OpenCL - Atomic operation with double - works until limit

Following this link, I try to implement an atomic function that computes the sum of an array of double, so I implemented my own atom_add function (for double).

Here's the kernel code used:

#pragma OPENCL EXTENSION cl_khr_fp64: enable
#pragma OPENCL EXTENSION cl_khr_int64_base_atomics : enable

void atom_add_double(__global double *val, double delta)
{
  union {
  double f;
  ulong  i;
  } old, new;

  do
  {
   old.f = *val;
   new.f = old.f + delta;
  } 
  while (atom_cmpxchg((volatile __global ulong *)val, old.i, new.i) != old.i);

}  

__kernel void sumGPU ( __global const double *input, 
               __global double *finalSum
                 )
{
  // Index of current workItem
  uint gid = get_global_id(0);

  // Init sum
  *finalSum = 0.0;

  // Compute final sum 
  atom_add_double(finalSum, input[gid]);

}

My issue is that kernel codes generates good results until I reach roughly 100000 elements for size of input array.

Over this limit, the computation isn't valid any more (I can check the result easily because in my test case, I fill the input array by a loop for(i=0;i<sizeArray;i++) input[i]=i+1;, so the sum is equal to sizeArray*(sizeArray+1)/2).

Can I define and put a function like atom_add_double into the kernel code?

Solution

*finalSum = 0.0;

is race condition for all in-flight threads. It is making result zero for my computer. Delete it, initialize it from host side.
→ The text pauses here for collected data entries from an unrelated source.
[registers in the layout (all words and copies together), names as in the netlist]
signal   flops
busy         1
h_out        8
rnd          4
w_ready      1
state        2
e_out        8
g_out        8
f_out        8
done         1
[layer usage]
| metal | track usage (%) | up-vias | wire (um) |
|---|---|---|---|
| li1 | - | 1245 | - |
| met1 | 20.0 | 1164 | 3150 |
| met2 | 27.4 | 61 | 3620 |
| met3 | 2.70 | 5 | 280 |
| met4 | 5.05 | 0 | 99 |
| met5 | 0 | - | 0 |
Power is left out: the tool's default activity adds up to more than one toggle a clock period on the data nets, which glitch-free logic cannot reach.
--- config.mk ---
export PLATFORM = sky130hd
export DESIGN_NAME = irrigation_timer_controller
export DESIGN_NICKNAME = d
export VERILOG_FILES = /design/src/rtl/irrigation_timer_controller.sv
export SDC_FILE = /design/constraint.sdc
export NUM_CORES = 1
export LEC_CHECK = 0
export ABC_AREA = 1
export BUFFER_PORTS_ARGS = -buffer_cell sky130_fd_sc_hd__clkbuf_2
export CAP_MARGIN = 20
export CORE_MARGIN = 10
export CORE_UTILIZATION = 53
export DETAILED_ROUTE_END_ITERATION = 6
export GPL_TIMING_DRIVEN = 0
export PLACE_DENSITY_LB_ADDON = 0.1
export SYNTH_ARGS = -nofsm -noshare
export SYNTH_HDL_FRONTEND = slang
export SYNTH_SLANG_ARGS = --single-unit
--- constraint.sdc ---
create_clock -name clock -period 1.6 [get_ports clock]
set_input_delay 0.08 -clock clock [delete_from_list [all_inputs] [get_ports clock]]
set_output_delay 0.08 -clock clock [all_outputs]
set_load 0.01 [all_outputs]
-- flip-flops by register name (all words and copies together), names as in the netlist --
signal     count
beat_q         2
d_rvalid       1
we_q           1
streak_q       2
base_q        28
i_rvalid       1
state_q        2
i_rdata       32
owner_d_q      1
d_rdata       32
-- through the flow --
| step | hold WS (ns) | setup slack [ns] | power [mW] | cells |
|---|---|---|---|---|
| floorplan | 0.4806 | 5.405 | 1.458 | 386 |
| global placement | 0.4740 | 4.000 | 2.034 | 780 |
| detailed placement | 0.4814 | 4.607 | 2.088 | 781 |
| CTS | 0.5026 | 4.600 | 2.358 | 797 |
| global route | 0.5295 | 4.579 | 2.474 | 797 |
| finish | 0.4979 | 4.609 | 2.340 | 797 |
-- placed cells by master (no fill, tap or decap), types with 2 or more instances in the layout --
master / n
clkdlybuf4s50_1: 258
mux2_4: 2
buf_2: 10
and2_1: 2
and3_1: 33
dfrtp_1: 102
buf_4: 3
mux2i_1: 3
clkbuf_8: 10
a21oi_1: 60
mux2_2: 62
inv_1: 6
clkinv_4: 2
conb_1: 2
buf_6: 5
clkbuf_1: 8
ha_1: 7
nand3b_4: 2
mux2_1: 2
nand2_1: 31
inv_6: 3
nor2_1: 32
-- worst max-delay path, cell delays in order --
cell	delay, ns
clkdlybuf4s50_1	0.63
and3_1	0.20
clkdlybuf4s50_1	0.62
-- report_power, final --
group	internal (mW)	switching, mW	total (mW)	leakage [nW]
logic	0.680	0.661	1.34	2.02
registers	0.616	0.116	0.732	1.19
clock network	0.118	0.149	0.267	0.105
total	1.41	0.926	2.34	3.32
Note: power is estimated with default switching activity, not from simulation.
===== config.mk =====
export PLATFORM = sky130hd
export DESIGN_NAME = zynet_frame_ctrl
export DESIGN_NICKNAME = d
export VERILOG_FILES = /design/src/rtl/zynet_frame_ctrl.sv
export SDC_FILE = /design/constraint.sdc
export NUM_CORES = 1
export LEC_CHECK = 0
export CORE_MARGIN = 2
export CORE_UTILIZATION = 49
export CTS_BUF_LIST = sky130_fd_sc_hd__clkbuf_16
export CTS_CLUSTER_DIAMETER = 100
export DETAILED_ROUTE_END_ITERATION = 10
export PLACE_DENSITY_LB_ADDON = 0.2
export SETUP_SLACK_MARGIN = 0.1
export SLEW_MARGIN = 40
export SYNTH_ARGS = -nofsm -noshare
export SYNTH_HDL_FRONTEND = slang
export SYNTH_SLANG_ARGS = --single-unit

===== constraint.sdc =====
create_clock -name clk_i -period 7 [get_ports clk_i]
set_input_delay 1.4 -clock clk_i [delete_from_list [all_inputs] [get_ports clk_i]]
set_output_delay 1.4 -clock clk_i [all_outputs]
set_load 0.05 [all_outputs]

===== src/rtl/zynet_frame_ctrl.sv =====
// Frame-level sequencer for the zyNet datapath: frames the host sample stream,
// limits frames in flight, and returns each result vector as scores or as an argmax class.
module zynet_frame_ctrl #(
    parameter int WORD_SIZE     = 16,
    parameter int FRAME_LEN     = 128,
    parameter int OUTPUT_SIZE   = 10,
    parameter int MAX_IN_FLIGHT = 2,
    parameter int MODE          = 0,
    localparam int IDX_W        = $clog2(OUTPUT_SIZE),
    localparam int IF_W         = $clog2(MAX_IN_FLIGHT + 1)
) (
    input  logic                           clk_i,
    input  logic                           reset_n_i,
    input  logic [WORD_SIZE-1:0]           s_data_i,
    input  logic                           s_valid_i,
    output logic                           s_ready_o,
    output logic [WORD_SIZE-1:0]           net_data_o,
    output logic                           net_valid_o,
    input  logic                           net_ready_i,
    output logic                           net_start_o,
    input  logic [OUTPUT_SIZE*WORD_SIZE-1:0] net_data_i,
    input  logic                           net_valid_i,
    output logic                           net_yumi_o,
    output logic [WORD_SIZE-1:0]           m_data_o,
    output logic [IDX_W-1:0]               m_idx_o,
    output logic                           m_last_o,
    output logic                           m_valid_o,
    input  logic                           m_yumi_i,
    output logic [IF_W-1:0]                in_flight_o
);

    localparam int CNT_W = $clog2(FRAME_LEN);
    localparam logic [CNT_W-1:0] CNT_LAST = CNT_W'(FRAME_LEN - 1);
    localparam logic [CNT_W-1:0] CNT_ONE  = CNT_W'(1);
    localparam logic [IDX_W-1:0] IDX_LAST = IDX_W'(OUTPUT_SIZE - 1);
    localparam logic [IDX_W-1:0] IDX_ONE  = IDX_W'(1);
    localparam logic [IF_W-1:0]  IF_MAX   = IF_W'(MAX_IN_FLIGHT);
    localparam logic [IF_W-1:0]  IF_ONE   = IF_W'(1);

    typedef enum logic [1:0] {
        IN_IDLE  = 2'd0,
        IN_START = 2'd1,
        IN_FILL  = 2'd2
    } in_state_t;

    typedef enum logic [1:0] {
        OUT_IDLE = 2'd0,
        OUT_SCAN = 2'd1,
        OUT_EMIT = 2'd2
    } out_state_t;

    in_state_t                    in_state_r, in_state_s;
    out_state_t                   out_state_r, out_state_s;
    logic [CNT_W-1:0]             cnt_r, cnt_s;
    logic signed [WORD_SIZE-1:0]  vec_r [OUTPUT_SIZE];
    logic [IDX_W-1:0]             k_r, k_s;
    logic signed [WORD_SIZE-1:0]  max_r, max_s;
    logic [IDX_W-1:0]             arg_r, arg_s;
    logic [IF_W-1:0]              in_flight_r, in_flight_s;
    logic                         cap_s;
    logic                         last_s;
    logic                         last_yumi_s;
    logic                         inc_s;
    logic                         dec_s;

    assign net_data_o  = s_data_i;
    assign in_flight_o = in_flight_r;

    // Input FSM: frame start pulse, then pass FRAME_LEN samples through to the network
    always_comb begin
        in_state_s  = in_state_r;
        cnt_s       = cnt_r;
        s_ready_o   = 1'b0;
        net_valid_o = 1'b0;
        net_start_o = 1'b0;
        case (in_state_r)
            IN_IDLE: begin
                if (s_valid_i && (in_flight_r < IF_MAX)) begin
                    in_state_s = IN_START;
                end else begin
                    in_state_s = IN_IDLE;
                end
            end
            IN_START: begin
                net_start_o = 1'b1;
                in_state_s  = IN_FILL;
            end
            IN_FILL: begin
                net_valid_o = s_valid_i;
                s_ready_o   = net_ready_i;
                if (s_valid_i && net_ready_i) begin
                    if (cnt_r == CNT_LAST) begin
                        cnt_s      = '0;
                        in_state_s = IN_IDLE;
                    end else begin
                        cnt_s = cnt_r + CNT_ONE;
                    end
                end else begin
                    cnt_s = cnt_r;
                end
            end
            default: begin
                in_state_s = IN_IDLE;
                cnt_s      = '0;
            end
        endcase
    end

    // Output FSM: capture the result vector, optionally scan for argmax, then emit
    always_comb begin
        out_state_s = out_state_r;
        k_s         = k_r;
        max_s       = max_r;
        arg_s       = arg_r;
        cap_s       = 1'b0;
        last_s      = 1'b0;
        last_yumi_s = 1'b0;
        net_yumi_o  = 1'b0;
        m_valid_o   = 1'b0;
        m_data_o    = '0;
        m_idx_o     = '0;
        m_last_o    = 1'b0;
        case (out_state_r)
            OUT_IDLE: begin
                net_yumi_o = net_valid_i;
                if (net_valid_i) begin
                    cap_s = 1'b1;
                    max_s = net_data_i[WORD_SIZE-1:0];
                    arg_s = '0;
                    if (MODE == 1) begin
                        out_state_s = OUT_SCAN;
                        k_s         = IDX_ONE;
                    end else begin
                        out_state_s = OUT_EMIT;
                        k_s         = '0;
                    end
                end else begin
                    out_state_s = OUT_IDLE;
                end
            end
            OUT_SCAN: begin
                // Strict signed compare keeps the lowest index on ties
                if (vec_r[k_r] > max_r) begin
                    max_s = vec_r[k_r];
                    arg_s = k_r;
                end else begin
                    max_s = max_r;
                    arg_s = arg_r;
                end
                if (k_r == IDX_LAST) begin
                    out_state_s = OUT_EMIT;
                end else begin
                    k_s = k_r + IDX_ONE;
                end
            end
            OUT_EMIT: begin
                m_valid_o = 1'b1;
                if (MODE == 1) begin
                    m_data_o = max_r;
                    m_idx_o  = arg_r;
                    last_s   = 1'b1;
                end else begin
                    m_data_o = vec_r[k_r];
                    m_idx_o  = k_r;
                    last_s   = (k_r == IDX_LAST);
                end
                m_last_o = last_s;
                if (m_yumi_i) begin
                    if (last_s) begin
                        out_state_s = OUT_IDLE;
                        last_yumi_s = 1'b1;
                    end else begin
                        k_s = k_r + IDX_ONE;
                    end
                end else begin
                    out_state_s = OUT_EMIT;
                end
            end
            default: begin
                out_state_s = OUT_IDLE;
            end
        endcase
    end

    // In-flight credit update; the decrement saturates so an unsolicited result cannot underflow
    always_comb begin
        inc_s       = (in_state_r == IN_START);
        dec_s       = last_yumi_s && (in_flight_r != '0);
        in_flight_s = in_flight_r;
        case ({inc_s, dec_s})
            2'b10:   in_flight_s = in_flight_r + IF_ONE;
            2'b01:   in_flight_s = in_flight_r - IF_ONE;
            default: in_flight_s = in_flight_r;
        endcase
    end

    // State, frame counter and credit registers
    always_ff @(posedge clk_i) begin
        if (!reset_n_i) begin
            in_state_r  <= IN_IDLE;
            out_state_r <= OUT_IDLE;
            cnt_r       <= '0;
            in_flight_r <= '0;
        end else begin
            in_state_r  <= in_state_s;
            out_state_r <= out_state_s;
            cnt_r       <= cnt_s;
            in_flight_r <= in_flight_s;
        end
    end

    // Captured result vector and scan/emit datapath registers
    always_ff @(posedge clk_i) begin
        if (!reset_n_i) begin
            for (int i = 0; i < OUTPUT_SIZE; i++) begin
                vec_r[i] <= '0;
            end
            k_r   <= '0;
            max_r <= '0;
            arg_r <= '0;
        end else begin
            if (cap_s) begin
                for (int i = 0; i < OUTPUT_SIZE; i++) begin
                    vec_r[i] <= net_data_i[i*WORD_SIZE +: WORD_SIZE];
                end
            end
            k_r   <= k_s;
            max_r <= max_s;
            arg_r <= arg_s;
        end
    end

endmodule
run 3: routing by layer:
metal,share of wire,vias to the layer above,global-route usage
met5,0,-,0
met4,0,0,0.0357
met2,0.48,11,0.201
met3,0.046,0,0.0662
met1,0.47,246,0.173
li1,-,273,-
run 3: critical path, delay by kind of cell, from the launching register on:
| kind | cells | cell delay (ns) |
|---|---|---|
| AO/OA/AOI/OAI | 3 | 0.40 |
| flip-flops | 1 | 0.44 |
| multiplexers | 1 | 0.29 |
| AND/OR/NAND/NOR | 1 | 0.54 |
If your gpu is very good one, number of in-flight threads could be as high as 50000 maybe even more and each one hitting finalSum = 0.0 before any begins atomic function but when you pass that limit, 50001st (just a trivial number) thread re-initializes it to zero.

Then, sum of all elements is not equal to size*(size+1)/2 because it is starting from zero(zeroth element is zero) so it is actually

(size-1)*(size)/2

and is giving right results for my computer when I delete finalSum =0.0 from kernel.